In our study, MPGN had a prevalence of 3.37%, which is lower than that reported in the North American, Asian and African literature.2,3 Immune complex-mediated MPGN was more common with 125 (93.98%) cases, which correlates with what was reported in the literature.10,11 In this group, systemic lupus erythematosus was the most common autoimmune disease with 75 (60%) cases, of which 46 (61.33%) were women aged 1–64 years, with an average age of 26 years±13.67 and a prevalence at childbearing age, as reported in the literature.11 It is noteworthy that these autoimmune causes were the most common in our study because the child population in our hospital is smaller. Three (2.4%) cases were diagnosed with Sjögren's syndrome, which was later corroborated with laboratory tests and clinical studies. Mixed cryoglobulinaemia was the second most common disease in this group with 6.4% (n=8) of the cases studied, with one (0.8%) of these being reactive for hepatitis C virus. In the literature it was reported that most cases of mixed cryoglobulinaemia are found in patients with connective tissue diseases, infectious diseases, lymphoproliferative disorders, hepatobiliary diseases or immune complex-mediated glomerular diseases,12 which is consistent with our findings.

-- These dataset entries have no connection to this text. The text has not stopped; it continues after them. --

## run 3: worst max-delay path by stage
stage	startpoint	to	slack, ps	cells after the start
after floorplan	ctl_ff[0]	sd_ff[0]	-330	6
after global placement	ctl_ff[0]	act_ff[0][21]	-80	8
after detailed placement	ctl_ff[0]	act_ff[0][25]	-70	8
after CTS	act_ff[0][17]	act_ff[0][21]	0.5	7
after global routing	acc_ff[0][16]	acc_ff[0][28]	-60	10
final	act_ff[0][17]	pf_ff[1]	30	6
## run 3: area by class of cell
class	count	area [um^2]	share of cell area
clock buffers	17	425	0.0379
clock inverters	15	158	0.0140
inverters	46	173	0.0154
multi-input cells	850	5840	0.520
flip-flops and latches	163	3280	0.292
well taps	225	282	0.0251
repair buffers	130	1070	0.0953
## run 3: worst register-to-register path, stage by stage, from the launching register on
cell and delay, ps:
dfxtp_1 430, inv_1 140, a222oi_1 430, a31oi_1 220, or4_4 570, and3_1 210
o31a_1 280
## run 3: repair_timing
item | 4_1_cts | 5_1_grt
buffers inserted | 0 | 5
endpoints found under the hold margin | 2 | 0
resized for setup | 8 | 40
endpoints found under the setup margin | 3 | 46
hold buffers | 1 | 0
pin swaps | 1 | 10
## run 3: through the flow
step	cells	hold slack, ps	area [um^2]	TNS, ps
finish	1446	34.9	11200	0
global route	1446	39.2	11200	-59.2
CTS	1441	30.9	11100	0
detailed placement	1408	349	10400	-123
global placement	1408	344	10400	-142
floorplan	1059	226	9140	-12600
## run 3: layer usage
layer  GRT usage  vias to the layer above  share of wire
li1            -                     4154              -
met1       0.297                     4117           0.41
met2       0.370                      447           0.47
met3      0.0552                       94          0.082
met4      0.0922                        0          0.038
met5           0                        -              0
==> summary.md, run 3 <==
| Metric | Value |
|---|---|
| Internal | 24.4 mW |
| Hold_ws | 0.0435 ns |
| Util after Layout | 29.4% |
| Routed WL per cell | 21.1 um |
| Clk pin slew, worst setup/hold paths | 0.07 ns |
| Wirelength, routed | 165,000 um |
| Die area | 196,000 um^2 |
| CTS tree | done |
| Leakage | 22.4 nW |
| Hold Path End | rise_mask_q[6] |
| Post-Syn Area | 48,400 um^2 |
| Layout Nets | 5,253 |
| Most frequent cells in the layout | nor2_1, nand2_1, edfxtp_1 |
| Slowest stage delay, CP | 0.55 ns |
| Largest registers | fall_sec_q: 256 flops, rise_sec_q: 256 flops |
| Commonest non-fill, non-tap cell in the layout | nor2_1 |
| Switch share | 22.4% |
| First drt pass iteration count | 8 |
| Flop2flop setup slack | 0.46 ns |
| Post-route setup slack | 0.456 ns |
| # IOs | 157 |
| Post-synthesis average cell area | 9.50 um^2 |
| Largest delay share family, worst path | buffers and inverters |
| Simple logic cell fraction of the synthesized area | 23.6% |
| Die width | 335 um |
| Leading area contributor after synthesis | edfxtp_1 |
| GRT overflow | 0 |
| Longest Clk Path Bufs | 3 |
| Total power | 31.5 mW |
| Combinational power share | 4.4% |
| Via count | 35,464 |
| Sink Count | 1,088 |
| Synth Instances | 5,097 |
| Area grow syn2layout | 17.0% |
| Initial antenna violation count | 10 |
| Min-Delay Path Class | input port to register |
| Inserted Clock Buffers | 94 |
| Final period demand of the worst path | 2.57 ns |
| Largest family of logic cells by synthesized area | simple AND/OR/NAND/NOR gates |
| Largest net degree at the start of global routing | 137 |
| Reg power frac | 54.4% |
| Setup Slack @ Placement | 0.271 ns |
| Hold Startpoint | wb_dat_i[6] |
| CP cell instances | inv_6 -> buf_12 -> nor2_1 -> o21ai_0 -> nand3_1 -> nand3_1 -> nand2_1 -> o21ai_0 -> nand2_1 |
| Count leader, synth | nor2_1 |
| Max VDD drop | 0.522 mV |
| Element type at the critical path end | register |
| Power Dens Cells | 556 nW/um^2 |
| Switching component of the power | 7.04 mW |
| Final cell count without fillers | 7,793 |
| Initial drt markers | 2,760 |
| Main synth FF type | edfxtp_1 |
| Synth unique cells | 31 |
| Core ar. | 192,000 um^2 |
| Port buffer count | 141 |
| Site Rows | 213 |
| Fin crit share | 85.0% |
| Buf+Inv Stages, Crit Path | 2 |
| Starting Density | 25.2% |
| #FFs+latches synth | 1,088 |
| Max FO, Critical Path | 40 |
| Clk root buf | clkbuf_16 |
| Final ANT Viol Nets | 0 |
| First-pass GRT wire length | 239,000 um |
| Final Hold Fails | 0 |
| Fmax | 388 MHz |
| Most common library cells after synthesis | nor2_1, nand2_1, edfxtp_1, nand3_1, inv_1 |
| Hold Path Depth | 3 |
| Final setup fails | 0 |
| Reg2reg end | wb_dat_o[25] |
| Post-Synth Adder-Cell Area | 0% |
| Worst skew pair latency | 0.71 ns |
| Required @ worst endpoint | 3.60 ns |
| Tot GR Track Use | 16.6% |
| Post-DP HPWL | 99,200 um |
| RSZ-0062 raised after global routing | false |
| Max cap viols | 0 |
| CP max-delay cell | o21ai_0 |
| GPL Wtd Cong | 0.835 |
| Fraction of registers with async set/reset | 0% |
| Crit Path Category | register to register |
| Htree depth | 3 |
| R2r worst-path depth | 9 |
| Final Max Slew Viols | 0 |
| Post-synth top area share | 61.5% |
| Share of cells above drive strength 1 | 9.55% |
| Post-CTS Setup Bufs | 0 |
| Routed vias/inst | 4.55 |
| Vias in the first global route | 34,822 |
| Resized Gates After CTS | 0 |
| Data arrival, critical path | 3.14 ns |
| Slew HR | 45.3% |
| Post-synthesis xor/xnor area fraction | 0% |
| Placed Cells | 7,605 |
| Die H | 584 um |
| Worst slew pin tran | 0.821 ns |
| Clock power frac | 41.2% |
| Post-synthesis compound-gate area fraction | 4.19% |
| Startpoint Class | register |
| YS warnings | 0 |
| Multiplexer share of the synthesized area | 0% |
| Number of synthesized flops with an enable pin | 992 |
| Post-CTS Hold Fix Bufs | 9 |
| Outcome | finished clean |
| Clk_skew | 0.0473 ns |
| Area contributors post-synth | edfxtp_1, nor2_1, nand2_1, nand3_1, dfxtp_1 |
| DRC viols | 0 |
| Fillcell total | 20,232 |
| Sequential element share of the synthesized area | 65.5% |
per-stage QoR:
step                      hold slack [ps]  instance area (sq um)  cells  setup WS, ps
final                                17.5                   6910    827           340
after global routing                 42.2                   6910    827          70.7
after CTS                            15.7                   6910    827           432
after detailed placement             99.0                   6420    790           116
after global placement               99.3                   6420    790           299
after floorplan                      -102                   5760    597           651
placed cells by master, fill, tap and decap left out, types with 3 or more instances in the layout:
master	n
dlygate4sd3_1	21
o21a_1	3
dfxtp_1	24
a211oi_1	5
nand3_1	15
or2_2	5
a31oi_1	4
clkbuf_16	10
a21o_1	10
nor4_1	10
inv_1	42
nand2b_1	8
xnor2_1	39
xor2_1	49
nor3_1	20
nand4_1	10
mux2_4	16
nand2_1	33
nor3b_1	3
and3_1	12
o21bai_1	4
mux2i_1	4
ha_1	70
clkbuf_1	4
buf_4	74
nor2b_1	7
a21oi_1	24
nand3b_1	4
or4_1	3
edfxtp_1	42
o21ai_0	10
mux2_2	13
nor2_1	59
`src/verilog/irq_ctrl_pkg.sv`:
```
// Package: register map, field positions, vectors and enums of the interrupt controller
// Assumes: included before all other design files
package irq_ctrl_pkg;
  localparam int          NUM_SRC       = 6;
  localparam int          LEVEL_W       = 2;
  localparam int          ADDR_W        = 12;
  localparam logic [11:0] OFS_ENABLE    = 12'h0A8;
  localparam logic [11:0] OFS_PRIO_HIGH = 12'h0B7;
  localparam logic [11:0] OFS_PRIO_LOW  = 12'h0B8;
  // Word-aligned stand-ins for the byte offsets above (each offset times four; 0B7 is not a multiple of four)
  localparam logic [11:0] ADDR_ENABLE    = 12'h2A0;
  localparam logic [11:0] ADDR_PRIO_HIGH = 12'h2DC;
  localparam logic [11:0] ADDR_PRIO_LOW  = 12'h2E0;
  localparam logic [11:0] ADDR_STATUS    = 12'h400;
  localparam logic [11:0] ADDR_MASK      = 12'h404;
  localparam logic [11:0] ADDR_CONFIG    = 12'h408;
  localparam logic [11:0] ADDR_SERVICE   = 12'h40C;
  localparam int          BIT_GLOBAL_EN = 7;
  localparam logic [7:0]  ENABLE_RST    = 8'h00;
  localparam logic [7:0]  PRIO_RST      = 8'h00;
  localparam logic [5:0]  SRC_MASK      = 6'h3F;
  localparam logic [1:0]  RESP_OKAY     = 2'h0;
  localparam logic [1:0]  RESP_SLVERR   = 2'h2;
  // Source index order is also polling order
  localparam int SRC_EXT0   = 0;
  localparam int SRC_TIMER0 = 1;
  localparam int SRC_EXT1   = 2;
  localparam int SRC_TIMER1 = 3;
  localparam int SRC_SERIAL = 4;
  localparam int SRC_TIMER2 = 5;
  localparam logic [7:0] VECTOR_TABLE [NUM_SRC] = '{8'h03, 8'h0B, 8'h13, 8'h1B, 8'h23, 8'h2B};
  // Status bits of the event register
  localparam int EVT_GRANT   = 0;
  localparam int EVT_PREEMPT = 1;
  localparam int EVT_RETURN  = 2;
  localparam int EVT_W       = 3;
endpackage : irq_ctrl_pkg

```
`src/verilog/irq_arb_if.sv`:
```
// Interface: arbitration request from the top to the level resolver
// Assumes: single clock domain, combinational resolver
`timescale 1ns/10ps
`default_nettype none
interface irq_arb_if;
  logic [5:0] pending;
  logic [5:0] prio_high;
  logic [5:0] prio_low;
  logic       found;
  logic [2:0] winner;
  logic [1:0] level;
  modport ctrl (output pending, output prio_high, output prio_low,
                input found, input winner, input level);
  modport arb  (input pending, input prio_high, input prio_low,
                output found, output winner, output level);
endinterface : irq_arb_if
`default_nettype wire

```
`src/verilog/irq_ctrl.sv`:
```
// Four-level nested interrupt controller with AXI4-Lite register access
// Assumes: core handshakes vector_valid/vector_ack and pulses service_done on return
//
// Behaviour
// - Six request sources, each assignable to one of four levels.
// - The high-priority register holds one high bit per source in bits 0 to 5, 6 and 7 unused.
// - A source's level is its high bit and low bit taken as a two-bit number.
// - A request is granted only while no equal or higher level is in service.
// - A request at or below the serviced level waits until that service finishes.
// - A strictly higher level preempts, and the preempted service resumes afterwards.
// - Nesting is tracked so the preempted level becomes active again on return.
// - Ties at one level go to the lowest polling position, external 0 first, timer 2 last.
// - Vectors are 03, 0B, 13, 1B, 23 and 2B hex for the six sources in order.
// - On vectoring, edge external flags and timer 0 and 1 flags are cleared by hardware.
// - With the global enable clear nothing is granted.
// - The enable register holds per-source enables in bits 0 to 5 and global in bit 7.
`timescale 1ns/10ps
`default_nettype none
module irq_ctrl (
  input  wire logic        aclk,
  input  wire logic        aresetn,
  // AXI4-Lite slave
  input  wire logic [11:0] s_axi_awaddr,
  input  wire logic        s_axi_awvalid,
  output logic             s_axi_awready,
  input  wire logic [31:0] s_axi_wdata,
  input  wire logic [3:0]  s_axi_wstrb,
  input  wire logic        s_axi_wvalid,
  output logic             s_axi_wready,
  output logic [1:0]       s_axi_bresp,
  output logic             s_axi_bvalid,
  input  wire logic        s_axi_bready,
  input  wire logic [11:0] s_axi_araddr,
  input  wire logic        s_axi_arvalid,
  output logic             s_axi_arready,
  output logic [31:0]      s_axi_rdata,
  output logic [1:0]       s_axi_rresp,
  output logic             s_axi_rvalid,
  input  wire logic        s_axi_rready,
  // Request flags from peripherals: one-cycle set pulses for external 0/1 and timer 0/1, held flags for serial and timer 2
  input  wire logic        ext0_request_set,
  input  wire logic        ext1_request_set,
  input  wire logic        timer0_overflow_set,
  input  wire logic        timer1_overflow_set,
  input  wire logic        receive_done_flag,
  input  wire logic        transmit_done_flag,
  input  wire logic        timer2_overflow_flag,
  input  wire logic        timer2_external_flag,
  // Core side
  output logic             vector_valid,
  output logic [7:0]       vector_addr,
  output logic [2:0]       vector_source,
  input  wire logic        vector_ack,
  input  wire logic        service_done,
  output logic [1:0]       service_level,
  output logic             in_service,
  output logic             ext0_request_flag,
  output logic             ext1_request_flag,
  output logic             timer0_overflow_flag,
  output logic             timer1_overflow_flag,
  output logic             irq
);
  //////////////////////////////////////////////////////////////////////////////
  // Registers
  logic [7:0] enable_q;
  logic [5:0] prio_high_q;
  logic [5:0] prio_low_q;
  logic [1:0] edge_mode_q;
  logic [2:0] status_q;
  logic [2:0] mask_q;
  logic       ext0_q;
  logic       ext1_q;
  logic       tf0_q;
  logic       tf1_q;
  logic       vec_valid_q;
  logic [7:0] vec_addr_q;
  logic [2:0] vec_src_q;
  logic [1:0] vec_level_q;

  logic       aw_held_q;
  logic       w_held_q;
  logic [11:0] aw_addr_q;
  logic [31:0] w_data_q;
  logic [3:0]  w_strb_q;
  logic        bvalid_q;
  logic [1:0]  bresp_q;
  logic        rvalid_q;
  logic [31:0] rdata_q;
  logic [1:0]  rresp_q;

  //////////////////////////////////////////////////////////////////////////////
  // Request gathering and arbitration
  logic [5:0] raw_req;
  logic [5:0] pending;
  logic       nest_busy;
  logic [1:0] nest_top;
  logic [3:0] nest_active;
  logic       grant;
  logic       took;
  logic       evt_preempt;

  assign raw_req[irq_ctrl_pkg::SRC_EXT0]   = ext0_q;
  assign raw_req[irq_ctrl_pkg::SRC_TIMER0] = tf0_q;
  assign raw_req[irq_ctrl_pkg::SRC_EXT1]   = ext1_q;
  assign raw_req[irq_ctrl_pkg::SRC_TIMER1] = tf1_q;
  assign raw_req[irq_ctrl_pkg::SRC_SERIAL] = receive_done_flag | transmit_done_flag;
  assign raw_req[irq_ctrl_pkg::SRC_TIMER2] = timer2_overflow_flag | timer2_external_flag;

  // Global gate and per-source enables
  assign pending = enable_q[irq_ctrl_pkg::BIT_GLOBAL_EN] ?
                   (raw_req & enable_q[5:0]) : 6'h00;

  irq_arb_if arb_bus ();
  assign arb_bus.pending   = pending;
  assign arb_bus.prio_high = prio_high_q;
  assign arb_bus.prio_low  = prio_low_q;

  irq_level_arb u_arb (
    .a (arb_bus)
  );

  irq_nest_stack u_nest (
    .aclk       (aclk),
    .aresetn    (aresetn),
    .push       (took),
    .push_level (vec_level_q),
    .pop        (service_done && !took),
    .busy       (nest_busy),
    .top_level  (nest_top),
    .active     (nest_active)
  );

  // Grant only above the level in service; equal or lower keeps waiting
  assign grant = arb_bus.found && !vec_valid_q &&
                 (!nest_busy || (arb_bus.level > nest_top));
  assign took  = vec_valid_q && vector_ack;
  assign evt_preempt = took && nest_busy;

  //////////////////////////////////////////////////////////////////////////////
  // Vector offer
  always_ff @(posedge aclk) begin
    if (!aresetn) begin
      vec_valid_q <= 1'b0;
      vec_addr_q  <= 8'h00;
      vec_src_q   <= 3'h0;
      vec_level_q <= 2'h0;
    end else if (took) begin
      vec_valid_q <= 1'b0;
    end else if (grant) begin
      vec_valid_q <= 1'b1;
      vec_addr_q  <= irq_ctrl_pkg::VECTOR_TABLE[arb_bus.winner];
      vec_src_q   <= arb_bus.winner;
      vec_level_q <= arb_bus.level;
    end
  end

  //////////////////////////////////////////////////////////////////////////////
  // Hardware-cleared request flags; a new set wins over the vectoring clear
  logic clr_x0;
  logic clr_x1;
  logic clr_t0;
  logic clr_t1;
  assign clr_x0 = took && vec_src_q == 3'(irq_ctrl_pkg::SRC_EXT0) && edge_mode_q[0];
  assign clr_x1 = took && vec_src_q == 3'(irq_ctrl_pkg::SRC_EXT1) && edge_mode_q[1];
  assign clr_t0 = took && vec_src_q == 3'(irq_ctrl_pkg::SRC_TIMER0);
  assign clr_t1 = took && vec_src_q == 3'(irq_ctrl_pkg::SRC_TIMER1);

  always_ff @(posedge aclk) begin
    if (!aresetn) begin
      ext0_q <= 1'b0;
      ext1_q <= 1'b0;
      tf0_q  <= 1'b0;
      tf1_q  <= 1'b0;
    end else begin
      // Level-mode external flag follows its pin pulse each cycle
      ext0_q <= ext0_request_set | (ext0_q & ~clr_x0 & edge_mode_q[0]);
      ext1_q <= ext1_request_set | (ext1_q & ~clr_x1 & edge_mode_q[1]);
      tf0_q  <= timer0_overflow_set | (tf0_q & ~clr_t0);
      tf1_q  <= timer1_overflow_set | (tf1_q & ~clr_t1);
    end
  end

  //////////////////////////////////////////////////////////////////////////////
  // AXI4-Lite write path
  logic        wr_fire;
  logic [11:0] wr_addr;
  logic [31:0] wr_data;
  logic [3:0]  wr_strb;
  logic        wr_hit;
  assign s_axi_awready = !aw_held_q && !bvalid_q;
  assign s_axi_wready  = !w_held_q && !bvalid_q;
  assign wr_addr = aw_held_q ? aw_addr_q : s_axi_awaddr;
  assign wr_data = w_held_q ? w_data_q : s_axi_wdata;
  assign wr_strb = w_held_q ? w_strb_q : s_axi_wstrb;
  assign wr_fire = !bvalid_q && (aw_held_q || s_axi_awvalid) && (w_held_q || s_axi_wvalid);
  assign wr_hit  = wr_addr == irq_ctrl_pkg::ADDR_ENABLE || wr_addr == irq_ctrl_pkg::ADDR_PRIO_HIGH
                || wr_addr == irq_ctrl_pkg::ADDR_PRIO_LOW || wr_addr == irq_ctrl_pkg::ADDR_MASK
                || wr_addr == irq_ctrl_pkg::ADDR_CONFIG || wr_addr == irq_ctrl_pkg::ADDR_STATUS
                || wr_addr == irq_ctrl_pkg::ADDR_SERVICE;

  always_ff @(posedge aclk) begin
    if (!aresetn) begin
      aw_held_q <= 1'b0;
      w_held_q  <= 1'b0;
      aw_addr_q <= 12'h000;
      w_data_q  <= 32'h00000000;
      w_strb_q  <= 4'h0;
      bvalid_q  <= 1'b0;
      bresp_q   <= irq_ctrl_pkg::RESP_OKAY;
    end else begin
      if (wr_fire) begin
        aw_held_q <= 1'b0;
        w_held_q  <= 1'b0;
        bvalid_q  <= 1'b1;
        bresp_q   <= wr_hit ? irq_ctrl_pkg::RESP_OKAY : irq_ctrl_pkg::RESP_SLVERR;
      end else begin
        if (s_axi_awvalid && s_axi_awready) begin
          aw_held_q <= 1'b1;
          aw_addr_q <= s_axi_awaddr;
        end
        if (s_axi_wvalid && s_axi_wready) begin
          w_held_q <= 1'b1;
          w_data_q <= s_axi_wdata;
          w_strb_q <= s_axi_wstrb;
        end
        if (bvalid_q && s_axi_bready) begin
          bvalid_q <= 1'b0;
        end
      end
    end
  end

  always_ff @(posedge aclk) begin
    if (!aresetn) begin
      enable_q    <= irq_ctrl_pkg::ENABLE_RST;
      prio_high_q <= irq_ctrl_pkg::PRIO_RST[5:0];
      prio_low_q  <= irq_ctrl_pkg::PRIO_RST[5:0];
      mask_q      <= 3'h0;
      edge_mode_q <= 2'h0;
    end else if (wr_fire && wr_strb[0]) begin
      unique case (wr_addr)
        irq_ctrl_pkg::ADDR_ENABLE:    enable_q <= {wr_data[7], 1'b0, wr_data[5:0]};
        irq_ctrl_pkg::ADDR_PRIO_HIGH: prio_high_q <= wr_data[5:0];
        irq_ctrl_pkg::ADDR_PRIO_LOW:  prio_low_q <= wr_data[5:0];
        irq_ctrl_pkg::ADDR_MASK:      mask_q <= wr_data[2:0];
        irq_ctrl_pkg::ADDR_CONFIG:    edge_mode_q <= wr_data[1:0];
        default: ;
      endcase
    end
  end

  //////////////////////////////////////////////////////////////////////////////
  // AXI4-Lite read path; reading status clears it, new events win
  logic        rd_fire;
  logic [31:0] rd_word;
  logic        rd_hit;
  logic [2:0]  evt;
  assign s_axi_arready = !rvalid_q;
  assign rd_fire = s_axi_arvalid && !rvalid_q;
  assign evt = {took && !evt_preempt ? 1'b0 : 1'b0, 1'b0, 1'b0}
             | ({service_done && !took, evt_preempt, took});

  always_comb begin
    rd_word = 32'h00000000;
    rd_hit  = 1'b1;
    unique case (s_axi_araddr)
      irq_ctrl_pkg::ADDR_ENABLE:    rd_word[7:0] = enable_q;
      irq_ctrl_pkg::ADDR_PRIO_HIGH: rd_word[5:0] = prio_high_q;
      irq_ctrl_pkg::ADDR_PRIO_LOW:  rd_word[5:0] = prio_low_q;
      irq_ctrl_pkg::ADDR_STATUS:    rd_word[2:0] = status_q;
      irq_ctrl_pkg::ADDR_MASK:      rd_word[2:0] = mask_q;
      irq_ctrl_pkg::ADDR_CONFIG:    rd_word[1:0] = edge_mode_q;
      irq_ctrl_pkg::ADDR_SERVICE:   rd_word[13:0] = {pending, nest_active, nest_top, 1'b0,
                                                      nest_busy};
      default:                      rd_hit = 1'b0;
    endcase
  end

  always_ff @(posedge aclk) begin
    if (!aresetn) begin
      rvalid_q <= 1'b0;
      rdata_q  <= 32'h00000000;
      rresp_q  <= irq_ctrl_pkg::RESP_OKAY;
    end else if (rd_fire) begin
      rvalid_q <= 1'b1;
      rdata_q  <= rd_word;
      rresp_q  <= rd_hit ? irq_ctrl_pkg::RESP_OKAY : irq_ctrl_pkg::RESP_SLVERR;
    end else if (rvalid_q && s_axi_rready) begin
      rvalid_q <= 1'b0;
    end
  end

  always_ff @(posedge aclk) begin
    if (!aresetn) begin
      status_q <= 3'h0;
    end else if (rd_fire && s_axi_araddr == irq_ctrl_pkg::ADDR_STATUS) begin
      status_q <= evt;
    end else begin
      status_q <= status_q | evt;
    end
  end

  //////////////////////////////////////////////////////////////////////////////
  // Outputs
  assign s_axi_bvalid = bvalid_q;
  assign s_axi_bresp  = bresp_q;
  assign s_axi_rvalid = rvalid_q;
  assign s_axi_rdata  = rdata_q;
  assign s_axi_rresp  = rresp_q;
  assign vector_valid  = vec_valid_q;
  assign vector_addr   = vec_addr_q;
  assign vector_source = vec_src_q;
  assign service_level = nest_top;
  assign in_service    = nest_busy;
  assign ext0_request_flag    = ext0_q;
  assign ext1_request_flag    = ext1_q;
  assign timer0_overflow_flag = tf0_q;
  assign timer1_overflow_flag = tf1_q;
  assign irq = |(status_q & mask_q);
endmodule : irq_ctrl
`default_nettype wire

```
`src/verilog/irq_level_arb.sv`:
```
// Level resolver: picks the highest level, ties broken by polling order
// Assumes: inputs stable within a cycle; purely combinational
`timescale 1ns/10ps
`default_nettype none
module irq_level_arb (
  irq_arb_if.arb a
);
  logic [1:0] lvl [6];
  genvar g;
  generate
    for (g = 0; g < 6; g++) begin : g_lvl
      assign lvl[g] = {a.prio_high[g], a.prio_low[g]};
    end
  endgenerate
  always_comb begin
    a.found  = 1'b0;
    a.winner = 3'h0;
    a.level  = 2'h0;
    // Descending index so lower index wins on equal level
    for (int i = 5; i >= 0; i--) begin
      if (a.pending[i] && (!a.found || lvl[i] >= a.level)) begin
        a.found  = 1'b1;
        a.winner = 3'(i);
        a.level  = lvl[i];
      end
    end
  end
endmodule : irq_level_arb
`default_nettype wire

```
`src/verilog/irq_nest_stack.sv`:
```
// Nesting tracker: one in-service bit per level, top set bit is the active level
// Assumes: push only of a level above the current top
`timescale 1ns/10ps
`default_nettype none
module irq_nest_stack (
  input  wire logic       aclk,
  input  wire logic       aresetn,
  input  wire logic       push,
  input  wire logic [1:0] push_level,
  input  wire logic       pop,
  output logic            busy,
  output logic [1:0]      top_level,
  output logic [3:0]      active
);
  logic [3:0] active_q;
  always_ff @(posedge aclk) begin
    if (!aresetn) begin
      active_q <= 4'h0;
    end else if (push) begin
      active_q <= active_q | (4'h1 << push_level);
    end else if (pop) begin
      // Clearing the top bit exposes the preempted level again
      active_q <= active_q & ~(4'h1 << top_level);
    end
  end
  always_comb begin
    top_level = 2'h0;
    for (int i = 0; i < 4; i++) begin
      if (active_q[i]) begin
        top_level = 2'(i);
      end
    end
  end
  assign busy   = |active_q;
  assign active = active_q;
endmodule : irq_nest_stack
`default_nettype wire
```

We found two cases with fibrillary glomerulonephritis, which constituted 1.6% of the total cases assessed, corresponding to the literature reports. These cases were characterised by IgG, IgA, C3c, kappa and lambda positivity which, according to published series, would be positive for IgG and C3, 60% for IgM and 30% for IgA. Both kappa and lambda chains are positive in most patients.12 Of the total cases assessed (n=133), two of four grafts had a prior history of MPGN which reoccurred, unlike the literature, which reports a 67% recurrence versus 100% in our study. This can be explained by the small number of cases (two) included in our study, compared with the 18 cases reported by Braun et al.13

In addition, in the complement-mediated glomerulonephritis group, two cases (1.5%) were observed that corresponded to C3-dominant deposits. According to literature reports, this disease occurs in both genders at different ages.4 Our two cases included a 35-year-old male patient and a 12-year-old female patient at the time of diagnosis.

Although the number of cases was small, it was possible to observe that our results correspond to what is described in the world literature. Unlike Asian, African and South American countries where prevalence is higher, we believe the lower prevalence observed in our study may be due to the fact that in Mexico glomerulopathies where the cause is clear, either by DIF or EM, are separated, and we diagnose according to histological pattern only those for which we do not have sufficient clinical and laboratory data to make a definitive diagnosis. In developed countries such as the United States, where renal biopsy is a confirmatory diagnostic tool rather than a means to guide the clinician to continue with the study protocol, lower prevalence is reflected in the lower number of cases reported. Moreover, the lack of laboratory data was an impediment to analysing clinical endpoints and correlating with diagnosed cases. However, the information obtained in this study was valuable as an overview of how MPGN is found in the studied population.

In view of the above, we conclude that:

  • Direct immunofluorescence is indispensable for classifying MPGN, followed by electron microscopy, which is an important tool. These mainly allow for distinguishing cases that involve C3-dominant deposits.

  • Clinical information is indispensable for making a more specific diagnosis.

Ethical disclosuresProtection of human and animal subjects

The authors declare that no experiments were performed on humans or animals for this study.

Confidentiality of data

The authors declare that they have followed the protocols of their work center on the publication of patient data.

Right to privacy and informed consent

The authors declare that no patient data appear in this article.

Funding

Department and own resources.

Conflict of interest

The authors declare that they have no conflicts of interest.

Acknowledgements

We would like to thank the Department of Pathology at Hospital General de México Dr. Eduardo Liceaga for providing the facilities to perform this study.